Increased Airport Security Screening Since 9/11

“TSA incorporates unpredictable security measures, both seen and unseen, to accomplish our transportation security mission. Security measures begin long before you arrive at the airport. TSA works closely with the intelligence and law enforcement communities to share information. Additional security measures are in place from the time you get to the airport until you get to your destination. TSA adjusts processes and procedures to meet the evolving threat and to achieve the highest levels of transportation security. Because of this, you may notice changes in our procedures from time to time” (TSA.gov).

Here are some of the standard security measures you will most likely encounter now whenever you travel by plane.

  • Checked Baggage Screening – this is the standard screening that happens when you get your tickets at the front counter and check in the luggage that is going to be placed on the plane. After you check in your luggage it will be scanned and if there is a reason to do so it may also be manually searched to ensure nothing illegal or dangerous is being put onto the plane.
  • Carry-on Baggage Screening – Most people have at least one piece of carry on luggage and then a personal item like a purse or laptop computer bag. When you pass through security you will be requires to put these items on the conveyor belt to they can be scanned and searched if necessary. Like with checked luggage, the TSA staff are looking for potentially dangerous items.
  • International Flights – There has always been tight security surrounding international lights where a traveler starts in one country and ends up in another. Since the terrorist attacks of 9/11 security for international flight has intensified to help reduce the chance or terrorists moving from one country to another. Identification checks and questioning are common these days.
  • Pat-Down Screening – The most controversial of all the new security measures that have happened since 9/11, pat-downs are growing more and more common. If you set off the metal detectors, have something suspicious looking in your bags, or are unable or unwilling to got through the body scanner you will have to have a pat-down search.
  • Screening Technology – Passengers will be screened with a special highly secured process that checks names, passports, and drivers’ licenses against police reports. This is done to ensure known terrorists or criminals are not boarding planes and traveling the airways. Names of people barred from flying or who are on police wanted lists will be available to TSA officials.
  • Secure Flight – Fights now are much more secure even once the plane has taken off. Redesigns to the cockpit and passenger area have focused on keeping people safer. Flight crew have been trained to respond to possible threats and to pick up on warning signs earlier to help cut down on instances once the plane is airborne.

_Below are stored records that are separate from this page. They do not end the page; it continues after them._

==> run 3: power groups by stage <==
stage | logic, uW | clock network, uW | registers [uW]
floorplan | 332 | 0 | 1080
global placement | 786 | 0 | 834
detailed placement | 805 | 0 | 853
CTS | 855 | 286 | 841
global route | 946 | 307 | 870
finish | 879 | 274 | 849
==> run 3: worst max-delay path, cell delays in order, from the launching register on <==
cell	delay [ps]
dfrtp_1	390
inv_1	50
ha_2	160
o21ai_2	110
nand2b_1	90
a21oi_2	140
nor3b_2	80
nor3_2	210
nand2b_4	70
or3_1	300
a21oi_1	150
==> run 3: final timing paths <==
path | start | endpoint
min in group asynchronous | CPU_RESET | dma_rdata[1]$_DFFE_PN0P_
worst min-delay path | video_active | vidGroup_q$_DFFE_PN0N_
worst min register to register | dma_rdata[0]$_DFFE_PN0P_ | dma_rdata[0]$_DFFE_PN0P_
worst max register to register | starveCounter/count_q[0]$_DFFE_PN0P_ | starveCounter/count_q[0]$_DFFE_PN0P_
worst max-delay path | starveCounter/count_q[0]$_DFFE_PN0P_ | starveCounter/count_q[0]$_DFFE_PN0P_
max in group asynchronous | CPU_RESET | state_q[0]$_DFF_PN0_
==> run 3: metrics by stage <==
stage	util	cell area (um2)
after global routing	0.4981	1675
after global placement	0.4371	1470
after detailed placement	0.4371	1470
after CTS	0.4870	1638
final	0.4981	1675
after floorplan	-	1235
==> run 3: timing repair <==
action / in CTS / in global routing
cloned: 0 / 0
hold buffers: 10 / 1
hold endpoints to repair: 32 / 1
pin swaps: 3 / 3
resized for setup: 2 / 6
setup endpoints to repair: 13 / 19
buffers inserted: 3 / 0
File: src/rtl/mfp_clock_rate_controller.sv
// Programmable clock-enable generator with three divided rates, halt, software override and single-step.
// Define MFP_CLOCK_RATE_STEP_EN to build the single-step state, step_req synchronizer and edge detector.
module mfp_clock_rate_controller #(
    parameter int DIV_POW_FASTEST = 1,
    parameter int DIV_POW_MID     = 22,
    parameter int DIV_POW_SLOWEST = 26
) (
    input  logic       clki,
    input  logic       rst,
    input  logic       sel_lo,
    input  logic       sel_mid,
    input  logic       sw_we,
    input  logic [2:0] sw_data,
    input  logic       step_mode,
    input  logic       step_req,
    output logic       tick,
    output logic       clko,
    output logic [1:0] cur_rate,
    output logic       rate_pending
);

    localparam int W = DIV_POW_SLOWEST;
    localparam logic [W-1:0] ONES      = '1;
    localparam logic [W-1:0] TERM_FAST = ONES >> (W - DIV_POW_FASTEST);
    localparam logic [W-1:0] TERM_MID  = ONES >> (W - DIV_POW_MID);
    localparam logic [W-1:0] TERM_SLOW = ONES;

`ifdef MFP_CLOCK_RATE_STEP_EN
    typedef enum logic [1:0] {RUN, HALT, STEP} state_t;
`else
    typedef enum logic [1:0] {RUN, HALT} state_t;
`endif

    state_t       state, state_next;
    logic [W-1:0] cnt, cnt_next, term;
    logic [2:0]   ovr;
    logic [1:0]   req_rate, rate_next;
    logic         init, wrap, step_fire, tick_next;

    always_comb begin
        if (ovr[2])       req_rate = ovr[1:0];
        else if (sel_lo)  req_rate = 2'b10;
        else if (sel_mid) req_rate = 2'b01;
        else              req_rate = 2'b00;
    end

    assign rate_pending = (req_rate != cur_rate);

    always_comb begin
        case (cur_rate)
            2'b00:   term = TERM_FAST;
            2'b01:   term = TERM_MID;
            default: term = TERM_SLOW;
        endcase
    end

    assign wrap = (state == RUN) && (cnt == term);

`ifdef MFP_CLOCK_RATE_STEP_EN
    logic sync1, sync2, sync3, edge_q;

    // Edge is registered so a step tick lands 3 cycles after step_req is first sampled high.
    always_ff @(posedge clki) begin
        if (rst) begin
            sync1  <= 1'b0;
            sync2  <= 1'b0;
            sync3  <= 1'b0;
            edge_q <= 1'b0;
        end else begin
            sync1  <= step_req;
            sync2  <= sync1;
            sync3  <= sync2;
            edge_q <= sync2 & ~sync3;
        end
    end

    assign step_fire = (state == STEP) && edge_q;
`else
    logic unused_step;
    assign unused_step = step_mode ^ step_req;
    assign step_fire   = 1'b0;
`endif

    // The first cycle after reset applies the resolved request immediately and restarts the count.
    always_comb begin
        cnt_next  = cnt;
        rate_next = cur_rate;
        if (init) begin
            cnt_next  = '0;
            rate_next = req_rate;
        end else begin
            case (state)
                RUN: begin
                    if (wrap) begin
                        cnt_next  = '0;
                        rate_next = req_rate;
                    end else begin
                        cnt_next = cnt + W'(1);
                    end
                end
                HALT: begin
                    cnt_next  = '0;
                    rate_next = req_rate;
                end
`ifdef MFP_CLOCK_RATE_STEP_EN
                STEP: begin
                    rate_next = req_rate;
                    if (!step_mode) cnt_next = '0;
                end
`endif
                default: ;
            endcase
        end
    end

    always_ff @(posedge clki) begin
        if (rst) state <= RUN;
        else     state <= state_next;
    end

    always_comb begin
        state_next = (rate_next == 2'b11) ? HALT : RUN;
`ifdef MFP_CLOCK_RATE_STEP_EN
        if (step_mode) state_next = STEP;
`endif
    end

    always_comb begin
        tick_next = (wrap && !init) || step_fire;
    end

    always_ff @(posedge clki) begin
        if (rst) begin
            cnt      <= '0;
            ovr      <= '0;
            cur_rate <= 2'b00;
            tick     <= 1'b0;
            clko     <= 1'b0;
            init     <= 1'b1;
        end else begin
            cnt      <= cnt_next;
            cur_rate <= rate_next;
            tick     <= tick_next;
            clko     <= clko ^ tick_next;
            init     <= 1'b0;
            if (sw_we) ovr <= sw_data;
        end
    end

endmodule
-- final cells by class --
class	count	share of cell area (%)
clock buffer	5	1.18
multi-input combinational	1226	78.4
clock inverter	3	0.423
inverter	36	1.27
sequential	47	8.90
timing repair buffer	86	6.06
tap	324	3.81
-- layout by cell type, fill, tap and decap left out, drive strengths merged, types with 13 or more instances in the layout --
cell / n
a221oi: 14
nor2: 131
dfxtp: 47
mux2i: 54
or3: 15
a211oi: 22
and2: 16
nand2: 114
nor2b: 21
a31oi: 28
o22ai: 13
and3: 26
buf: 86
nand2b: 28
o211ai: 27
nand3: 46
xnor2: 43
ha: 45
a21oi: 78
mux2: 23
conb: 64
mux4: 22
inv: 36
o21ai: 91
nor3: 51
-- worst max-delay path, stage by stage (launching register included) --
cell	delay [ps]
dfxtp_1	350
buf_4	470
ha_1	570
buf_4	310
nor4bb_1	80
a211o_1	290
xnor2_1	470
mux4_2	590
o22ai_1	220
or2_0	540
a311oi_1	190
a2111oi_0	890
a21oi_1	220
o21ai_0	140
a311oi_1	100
<file path="config.mk">
export PLATFORM = sky130hd
export DESIGN_NAME = spi_rom_responder
export DESIGN_NICKNAME = d
export VERILOG_FILES = /design/src/rtl/spi_rom_responder.sv
export SDC_FILE = /design/constraint.sdc
export NUM_CORES = 1
export LEC_CHECK = 0
export ABC_AREA = 1
export CAP_MARGIN = 40
export CORE_MARGIN = 1.5
export CORE_UTILIZATION = 40
export CTS_BUF_LIST = sky130_fd_sc_hd__clkbuf_4
export DETAILED_ROUTE_END_ITERATION = 10
export PLACE_DENSITY = 0.73
export SLEW_MARGIN = 20
export SYNTH_ARGS = -nofsm -noshare
export SYNTH_HDL_FRONTEND = slang
export SYNTH_SLANG_ARGS = --single-unit
</file>
<file path="constraint.sdc">
create_clock -name clk -period 1.4 [get_ports clk]
set_input_delay 0.21 -clock clk [delete_from_list [all_inputs] [get_ports clk]]
set_output_delay 0.21 -clock clk [all_outputs]
set_load 0.05 [all_outputs]
</file>
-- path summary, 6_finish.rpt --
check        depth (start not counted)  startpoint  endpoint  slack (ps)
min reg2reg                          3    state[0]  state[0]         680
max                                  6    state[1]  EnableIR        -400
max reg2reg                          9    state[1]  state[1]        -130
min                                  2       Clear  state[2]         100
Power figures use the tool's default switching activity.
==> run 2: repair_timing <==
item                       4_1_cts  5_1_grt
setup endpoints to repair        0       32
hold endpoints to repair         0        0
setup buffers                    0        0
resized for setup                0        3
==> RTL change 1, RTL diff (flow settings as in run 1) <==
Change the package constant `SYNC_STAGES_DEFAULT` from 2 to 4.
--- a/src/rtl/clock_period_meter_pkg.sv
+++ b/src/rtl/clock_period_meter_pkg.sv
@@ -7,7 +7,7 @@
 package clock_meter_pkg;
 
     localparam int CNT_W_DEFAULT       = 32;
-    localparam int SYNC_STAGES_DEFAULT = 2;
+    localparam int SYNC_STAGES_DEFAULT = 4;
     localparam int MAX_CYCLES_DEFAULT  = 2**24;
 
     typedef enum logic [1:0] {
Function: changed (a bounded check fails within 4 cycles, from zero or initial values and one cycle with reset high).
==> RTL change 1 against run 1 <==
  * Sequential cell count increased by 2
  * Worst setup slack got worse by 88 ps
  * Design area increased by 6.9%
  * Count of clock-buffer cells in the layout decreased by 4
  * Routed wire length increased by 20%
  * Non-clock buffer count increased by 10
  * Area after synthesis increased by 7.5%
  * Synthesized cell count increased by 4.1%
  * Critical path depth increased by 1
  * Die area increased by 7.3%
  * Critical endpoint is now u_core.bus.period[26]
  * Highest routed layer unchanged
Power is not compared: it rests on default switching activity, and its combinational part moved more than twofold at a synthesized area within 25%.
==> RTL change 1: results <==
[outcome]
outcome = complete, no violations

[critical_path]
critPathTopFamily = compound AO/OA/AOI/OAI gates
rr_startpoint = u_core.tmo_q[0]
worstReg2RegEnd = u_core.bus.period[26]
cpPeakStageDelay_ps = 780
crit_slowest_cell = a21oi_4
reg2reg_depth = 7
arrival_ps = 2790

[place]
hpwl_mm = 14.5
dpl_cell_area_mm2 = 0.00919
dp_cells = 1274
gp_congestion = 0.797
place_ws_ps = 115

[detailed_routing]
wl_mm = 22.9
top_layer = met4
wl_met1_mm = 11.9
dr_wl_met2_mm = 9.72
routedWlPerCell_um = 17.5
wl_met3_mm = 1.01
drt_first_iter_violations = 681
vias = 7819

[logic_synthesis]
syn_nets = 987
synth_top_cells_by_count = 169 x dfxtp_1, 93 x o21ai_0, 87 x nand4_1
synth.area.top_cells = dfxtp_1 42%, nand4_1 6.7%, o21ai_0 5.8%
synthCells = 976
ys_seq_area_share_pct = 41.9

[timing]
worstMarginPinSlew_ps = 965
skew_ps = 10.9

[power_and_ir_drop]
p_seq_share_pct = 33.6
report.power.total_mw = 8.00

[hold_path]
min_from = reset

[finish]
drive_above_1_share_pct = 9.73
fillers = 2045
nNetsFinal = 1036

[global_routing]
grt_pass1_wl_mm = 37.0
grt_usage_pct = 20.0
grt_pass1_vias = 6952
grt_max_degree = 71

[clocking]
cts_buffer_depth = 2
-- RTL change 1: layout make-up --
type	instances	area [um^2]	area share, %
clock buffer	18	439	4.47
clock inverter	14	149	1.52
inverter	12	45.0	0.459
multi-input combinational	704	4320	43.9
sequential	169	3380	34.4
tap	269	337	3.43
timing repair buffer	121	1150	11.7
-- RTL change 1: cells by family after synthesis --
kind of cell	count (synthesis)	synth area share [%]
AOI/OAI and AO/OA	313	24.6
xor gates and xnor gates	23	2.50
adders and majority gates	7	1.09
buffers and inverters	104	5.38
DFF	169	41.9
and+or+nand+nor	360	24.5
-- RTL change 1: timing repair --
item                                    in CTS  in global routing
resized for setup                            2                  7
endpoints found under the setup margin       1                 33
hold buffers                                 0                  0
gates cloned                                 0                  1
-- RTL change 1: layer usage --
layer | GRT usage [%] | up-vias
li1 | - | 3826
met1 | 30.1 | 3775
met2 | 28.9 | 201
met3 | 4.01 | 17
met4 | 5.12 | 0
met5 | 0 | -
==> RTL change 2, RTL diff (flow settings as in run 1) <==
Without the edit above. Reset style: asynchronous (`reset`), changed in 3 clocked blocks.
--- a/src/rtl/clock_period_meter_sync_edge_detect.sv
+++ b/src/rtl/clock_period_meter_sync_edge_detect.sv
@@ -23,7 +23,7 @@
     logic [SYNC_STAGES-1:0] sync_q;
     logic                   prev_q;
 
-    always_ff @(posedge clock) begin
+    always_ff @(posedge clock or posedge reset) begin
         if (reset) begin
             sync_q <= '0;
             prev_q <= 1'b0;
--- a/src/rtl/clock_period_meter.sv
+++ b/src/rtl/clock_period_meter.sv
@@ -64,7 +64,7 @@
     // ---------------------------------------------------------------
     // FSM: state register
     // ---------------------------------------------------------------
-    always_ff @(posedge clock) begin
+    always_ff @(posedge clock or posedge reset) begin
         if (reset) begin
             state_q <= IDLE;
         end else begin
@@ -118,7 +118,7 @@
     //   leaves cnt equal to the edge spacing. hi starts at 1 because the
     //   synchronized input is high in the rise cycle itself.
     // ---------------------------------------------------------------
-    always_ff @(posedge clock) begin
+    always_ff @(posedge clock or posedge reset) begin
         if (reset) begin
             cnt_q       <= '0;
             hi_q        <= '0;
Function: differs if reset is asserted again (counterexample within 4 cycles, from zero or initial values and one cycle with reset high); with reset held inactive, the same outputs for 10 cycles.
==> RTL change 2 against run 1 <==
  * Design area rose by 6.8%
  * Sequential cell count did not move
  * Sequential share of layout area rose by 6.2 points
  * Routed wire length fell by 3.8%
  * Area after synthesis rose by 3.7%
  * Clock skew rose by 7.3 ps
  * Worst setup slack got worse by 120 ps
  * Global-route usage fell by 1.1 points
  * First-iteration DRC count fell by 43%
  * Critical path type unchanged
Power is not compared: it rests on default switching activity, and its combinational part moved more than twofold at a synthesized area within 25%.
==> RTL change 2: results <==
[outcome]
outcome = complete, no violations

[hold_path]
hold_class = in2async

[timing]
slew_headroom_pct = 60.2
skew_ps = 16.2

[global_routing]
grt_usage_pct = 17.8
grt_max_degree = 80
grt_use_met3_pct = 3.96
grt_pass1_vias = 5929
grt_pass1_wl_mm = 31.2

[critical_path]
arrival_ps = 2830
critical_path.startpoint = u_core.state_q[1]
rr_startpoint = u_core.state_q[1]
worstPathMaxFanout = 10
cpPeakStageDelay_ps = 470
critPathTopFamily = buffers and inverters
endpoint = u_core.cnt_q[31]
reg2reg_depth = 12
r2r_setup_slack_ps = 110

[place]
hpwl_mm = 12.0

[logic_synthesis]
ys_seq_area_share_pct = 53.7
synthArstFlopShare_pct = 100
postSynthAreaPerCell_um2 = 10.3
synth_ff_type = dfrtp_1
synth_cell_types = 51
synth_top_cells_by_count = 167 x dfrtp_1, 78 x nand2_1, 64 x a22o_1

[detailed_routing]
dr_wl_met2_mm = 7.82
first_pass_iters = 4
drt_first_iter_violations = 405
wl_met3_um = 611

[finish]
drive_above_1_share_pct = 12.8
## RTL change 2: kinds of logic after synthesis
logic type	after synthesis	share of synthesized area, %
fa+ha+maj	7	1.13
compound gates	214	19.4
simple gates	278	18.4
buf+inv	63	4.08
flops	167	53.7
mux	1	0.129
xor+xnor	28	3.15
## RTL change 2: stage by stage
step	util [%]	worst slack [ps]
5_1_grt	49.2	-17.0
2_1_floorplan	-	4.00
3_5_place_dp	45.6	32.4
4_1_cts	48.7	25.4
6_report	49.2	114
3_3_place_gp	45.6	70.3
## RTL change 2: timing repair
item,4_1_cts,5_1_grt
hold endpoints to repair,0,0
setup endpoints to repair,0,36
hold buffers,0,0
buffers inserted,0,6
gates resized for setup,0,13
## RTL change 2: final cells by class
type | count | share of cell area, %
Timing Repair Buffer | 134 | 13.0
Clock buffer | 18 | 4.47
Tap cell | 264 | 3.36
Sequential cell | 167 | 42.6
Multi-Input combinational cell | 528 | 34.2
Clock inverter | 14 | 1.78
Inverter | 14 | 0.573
### src/flat_wrapper.sv
// flat-port wrapper written by rule: the top's interface ports become plain ports
module vedic_dot_acc_flat 
#(
    parameter int WIDTH     = 8,
    parameter int ACC_WIDTH = 24,
    parameter int LEN_WIDTH = 8
)
  (clk, rst, dbg_state, bus_start, bus_len, bus_s_valid, bus_s_product, bus_m_ready, bus_s_ready, bus_m_valid, bus_m_result, bus_overflow, bus_busy);
  vedic_dot_acc_if #(.WIDTH(WIDTH), .ACC_WIDTH(ACC_WIDTH), .LEN_WIDTH(LEN_WIDTH)) bus_i ();
  input  logic clk;
  input  logic rst;
  output logic [1:0] dbg_state;
  input wire logic [$bits(bus_i.start)-1:0] bus_start;
  input wire logic [$bits(bus_i.len)-1:0] bus_len;
  input wire logic [$bits(bus_i.s_valid)-1:0] bus_s_valid;
  input wire logic [$bits(bus_i.s_product)-1:0] bus_s_product;
  input wire logic [$bits(bus_i.m_ready)-1:0] bus_m_ready;
  output wire logic [$bits(bus_i.s_ready)-1:0] bus_s_ready;
  output wire logic [$bits(bus_i.m_valid)-1:0] bus_m_valid;
  output wire logic [$bits(bus_i.m_result)-1:0] bus_m_result;
  output wire logic [$bits(bus_i.overflow)-1:0] bus_overflow;
  output wire logic [$bits(bus_i.busy)-1:0] bus_busy;
  assign bus_i.start = bus_start;
  assign bus_i.len = bus_len;
  assign bus_i.s_valid = bus_s_valid;
  assign bus_i.s_product = bus_s_product;
  assign bus_i.m_ready = bus_m_ready;
  assign bus_s_ready = bus_i.s_ready;
  assign bus_m_valid = bus_i.m_valid;
  assign bus_m_result = bus_i.m_result;
  assign bus_overflow = bus_i.overflow;
  assign bus_busy = bus_i.busy;
  vedic_dot_acc #(.WIDTH(WIDTH), .ACC_WIDTH(ACC_WIDTH), .LEN_WIDTH(LEN_WIDTH)) u_core (.clk(clk), .rst(rst), .bus(bus_i), .dbg_state(dbg_state));
endmodule
### config.mk
export PLATFORM = sky130hd
export DESIGN_NAME = mux_rr_nw_flat
export DESIGN_NICKNAME = d
export VERILOG_FILES = /design/src/rtl/mux_rr_nw_pkg.sv /design/src/rtl/mux_rr_nw_if.sv /design/src/rtl/mux_rr_nw_arbiter.sv /design/src/rtl/mux_rr_nw.sv /design/src/flat_wrapper.sv
export SDC_FILE = /design/constraint.sdc
export NUM_CORES = 1
export LEC_CHECK = 0
export ABC_AREA = 0
export CAP_MARGIN = 20
export CORE_AREA = 2 2 58 60
export CTS_BUF_LIST = sky130_fd_sc_hd__clkbuf_16
export DETAILED_ROUTE_END_ITERATION = 16
export DIE_AREA = 0 0 60 62
export GPL_ROUTABILITY_DRIVEN = 0
export PLACE_DENSITY_LB_ADDON = 0.3
export RECOVER_POWER = 100
export SLEW_MARGIN = 20
export SYNTH_ARGS = -nofsm -noshare
export SYNTH_HDL_FRONTEND = slang
export SYNTH_SLANG_ARGS = --single-unit
export TNS_END_PERCENT = 5
### constraint.sdc
create_clock -name clk -period 4 [get_ports clk]
set_input_delay 0.8 -clock clk [delete_from_list [all_inputs] [get_ports clk]]
set_output_delay 0.8 -clock clk [all_outputs]
set_load 0.05 [all_outputs]
### src/rtl/mux_rr_nw_pkg.sv
// mux_rr_nw_pkg: shared definitions for the round-robin output multiplexer.
//   - default channel count and data width
//   - arbiter lock state encoding
//   - round-robin pointer increment helper (wraps at n-1, so n need not be a power of 2)
package mux_rr_nw_pkg;

    localparam int N_CH_DEF = 4;
    localparam int W_DEF    = 8;

    // FREE: grant is decided per beat. LOCKED: grant is held on one channel until its last beat.
    typedef enum logic {
        ARB_FREE   = 1'b0,
        ARB_LOCKED = 1'b1
    } arb_state_e;

    // Channel that follows g in round-robin order among n channels.
    function automatic int rr_next(input int g, input int n);
        return (g == n - 1) ? 0 : g + 1;
    endfunction

endpackage

### src/rtl/mux_rr_nw_if.sv
// mux_rr_nw_if: producer/consumer bundle of the round-robin multiplexer.
//   in_valid  [N_CH]    per-channel valid          (producer -> mux)
//   in_data   [N_CH*W]  channel i at [i*W +: W]    (producer -> mux)
//   in_ready  [N_CH]    per-channel ready          (mux -> producer)
//   out_valid           output register holds a beat
//   out_data  [W]       registered data
//   out_sel   [SW]      channel that produced out_data
//   out_ready           consumer accepts
// With MUX_RR_LOCK_EN defined, in_last [N_CH] and out_last are added.
// Modports: slave = the multiplexer, master = the surrounding producers/consumer.
interface mux_rr_nw_if #(
    parameter int N_CH = 4,
    parameter int W    = 8
);
    localparam int SW = $clog2(N_CH);

    logic [N_CH-1:0]   in_valid;
    logic [N_CH*W-1:0] in_data;
    logic [N_CH-1:0]   in_ready;
    logic              out_valid;
    logic [W-1:0]      out_data;
    logic [SW-1:0]     out_sel;
    logic              out_ready;
`ifdef MUX_RR_LOCK_EN
    logic [N_CH-1:0]   in_last;
    logic              out_last;

    modport slave  (input  in_valid, in_data, in_last, out_ready,
                    output in_ready, out_valid, out_data, out_sel, out_last);
    modport master (output in_valid, in_data, in_last, out_ready,
                    input  in_ready, out_valid, out_data, out_sel, out_last);
`else
    modport slave  (input  in_valid, in_data, out_ready,
                    output in_ready, out_valid, out_data, out_sel);
    modport master (output in_valid, in_data, out_ready,
                    input  in_ready, out_valid, out_data, out_sel);
`endif
endinterface

### src/rtl/mux_rr_nw_arbiter.sv
// rr_arbiter: round-robin arbiter with optional grant lock.
//   clk, rst  clock, synchronous active-high reset
//   req_i     per-channel request (in_valid)
//   adv_i     a beat from the granted channel was accepted this cycle
//   last_i    the accepted beat closes the packet (tie high for per-beat arbitration)
//   grant_o   one-hot grant, zero when nothing eligible requests
//   gidx_o    index of the granted channel
// Holds the round-robin pointer and the lock state.
module rr_arbiter
    import mux_rr_nw_pkg::*;
#(
    parameter int N_CH = N_CH_DEF
) (
    input  logic                      clk,
    input  logic                      rst,
    input  logic [N_CH-1:0]           req_i,
    input  logic                      adv_i,
    input  logic                      last_i,
    output logic [N_CH-1:0]           grant_o,
    output logic [$clog2(N_CH)-1:0]   gidx_o
);
    localparam int SW = $clog2(N_CH);

    arb_state_e    state_q, state_d;
    logic [SW-1:0] ptr_q, ptr_d;
    logic [SW-1:0] lidx_q, lidx_d;

    logic [SW:0]   pos;
    logic [SW-1:0] cand;
    logic          found;

    // Grant: locked channel only (and only while it requests), otherwise the
    // first requester scanning ptr, ptr+1, ... with wrap at N_CH-1.
    always_comb begin
        grant_o = '0;
        gidx_o  = '0;
        found   = 1'b0;
        pos     = '0;
        cand    = '0;
        if (state_q == ARB_LOCKED) begin
            if (req_i[lidx_q]) begin
                grant_o[lidx_q] = 1'b1;
                gidx_o          = lidx_q;
            end
        end else begin
            for (int k = 0; k < N_CH; k++) begin
                pos = {1'b0, ptr_q} + (SW+1)'(k);
                if (pos >= (SW+1)'(N_CH)) begin
                    pos = pos - (SW+1)'(N_CH);
                end
                cand = pos[SW-1:0];
                if (!found && req_i[cand]) begin
                    found         = 1'b1;
                    grant_o[cand] = 1'b1;
                    gidx_o        = cand;
                end
            end
        end
    end

    // Pointer moves past the winner only when its packet closes.
    always_comb begin
        state_d = state_q;
        ptr_d   = ptr_q;
        lidx_d  = lidx_q;
        if (adv_i) begin
            if (last_i) begin
                state_d = ARB_FREE;
                ptr_d   = SW'(rr_next(int'(gidx_o), N_CH));
            end else begin
                state_d = ARB_LOCKED;
                lidx_d  = gidx_o;
            end
        end
    end

    always_ff @(posedge clk) begin
        if (rst) begin
            state_q <= ARB_FREE;
            ptr_q   <= '0;
            lidx_q  <= '0;
        end else begin
            state_q <= state_d;
            ptr_q   <= ptr_d;
            lidx_q  <= lidx_d;
        end
    end

endmodule

### src/rtl/mux_rr_nw.sv
// mux_rr_nw: N_CH-channel, W-bit registered multiplexer with round-robin
// arbitration and valid/ready handshake on both sides.
//   clk   single clock, rising edge
//   rst   synchronous reset, active-high
//   bus   mux_rr_nw_if.slave (in_valid/in_data/in_ready, out_valid/out_data/out_sel/out_ready)
// Optional macro MUX_RR_LOCK_EN: adds in_last/out_last; a multi-beat packet
// keeps the grant until its last beat is accepted.
// out_ready -> in_ready is a combinational path; in_valid never reaches out_* combinationally.
module mux_rr_nw
    import mux_rr_nw_pkg::*;
#(
    parameter int N_CH = N_CH_DEF,
    parameter int W    = W_DEF
) (
    input  logic         clk,
    input  logic         rst,
    mux_rr_nw_if.slave   bus
);
    localparam int SW = $clog2(N_CH);

    logic [N_CH-1:0] grant;
    logic [SW-1:0]   gidx;
    logic            can_acc;
    logic            load;
    logic            beat_last;
    logic [W-1:0]    data_sel;

    logic            out_valid_q;
    logic [W-1:0]    out_data_q;
    logic [SW-1:0]   out_sel_q;

    rr_arbiter #(.N_CH(N_CH)) u_arb (
        .clk     (clk),
        .rst     (rst),
        .req_i   (bus.in_valid),
        .adv_i   (load),
        .last_i  (beat_last),
        .grant_o (grant),
        .gidx_o  (gidx)
    );

    // Output register is free, or being drained this cycle.
    assign can_acc = !out_valid_q || bus.out_ready;
    assign load    = can_acc && (|grant) && !rst;
    // Held low in reset so no producer sees a beat accepted that reset discards.
    assign bus.in_ready = grant & {N_CH{can_acc && !rst}};

    // AND-OR select: only the granted (valid) channel contributes, so X on idle channels stays out.
    always_comb begin
        data_sel = '0;
        for (int i = 0; i < N_CH; i++) begin
            if (grant[i]) begin
                data_sel = bus.in_data[i*W +: W];
            end
        end
    end

`ifdef MUX_RR_LOCK_EN
    logic out_last_q;
    assign beat_last    = |(grant & bus.in_last);
    assign bus.out_last = out_last_q;

    always_ff @(posedge clk) begin
        if (rst) begin
            out_last_q <= 1'b0;
        end else if (load) begin
            out_last_q <= beat_last;
        end
    end
`else
    assign beat_last = 1'b1;
`endif

    always_ff @(posedge clk) begin
        if (rst) begin
            out_valid_q <= 1'b0;
            out_data_q  <= '0;
            out_sel_q   <= '0;
        end else if (load) begin
            out_valid_q <= 1'b1;
            out_data_q  <= data_sel;
            out_sel_q   <= gidx;
        end else if (out_valid_q && bus.out_ready) begin
            out_valid_q <= 1'b0;
        end
    end

    assign bus.out_valid = out_valid_q;
    assign bus.out_data  = out_data_q;
    assign bus.out_sel   = out_sel_q;

endmodule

These are just some of the security measures that are in place to keep passengers and flight crew safe while flying. Other measures are used and these processes can change and be altered and combined with other safety measures. This is done to ensure TSA staff do not grow complacent in their checks and to ensure someone trying to smuggle something on a plane doesn’t know the exact routine that will be followed. It is the element of surprise that makes these safety measures all the more effective and successful.

 

Direct reactions to 9/11

After 9/11, Washington federalized airport security by creating the Transportation Security Administration. It was the largest federal startup since World War II. The agency quickly hired more than 60,000 people to screen passengers and their baggage at 450 U.S. airports. At first, TSA checkpoints looked a lot like their private predecessors. But that started to change in 2001. Passengers were required to remove their shoes for X-ray scanning after Richard Reid tried to detonate explosives hidden in his shoes.

According to FlightGlobal.com here are just a few of the things that have come about to forever change the way we fly since the 9/11 attacks took place:

  • Hardened cockpit doors locked throughout flight (universal)
  • Flight crew and cabin crew onboard drills to prepare for hijack (universal)
  • Armed air marshals (USA)
  • Armed pilots (USA)
  • Advance passenger details notification to security agencies
  • Air traffic control: upgraded to unidentified or non-communicating aircraft
  • Security changes not directly related to 9/11
  • Improved landside protection for airport terminals (not universal)
  • Universal checked baggage scanning
  • Improved cargo screening
  • Restrictions on passenger carry-on liquid containers
  • Shoe scanning
  • Improved levels of screening/vetting for all personnel who work airside
  • Improved passenger identification drills
  • Proposed or under trial
  • Outcomes-based security requirements (UK/Europe)
  • Whole-body scanners
  • New research and technology development to introduce new safety measures

Flying is still one of the fastest and best ways to travel long distances and when you consider all of the flights that occur very day around the world, accidents and attacks are still relatively rare. And with additional security measures in place and new ones being implemented every year, we can continue to keep airline travel safe and effective for passengers like you. Some sacrifices are needed and a little invasion of privacy may also be needed but many consider it to be a small exchange to make for staying safe which traveling. In the coming years we will likely see new innovations to help keep us all the more safe in the air.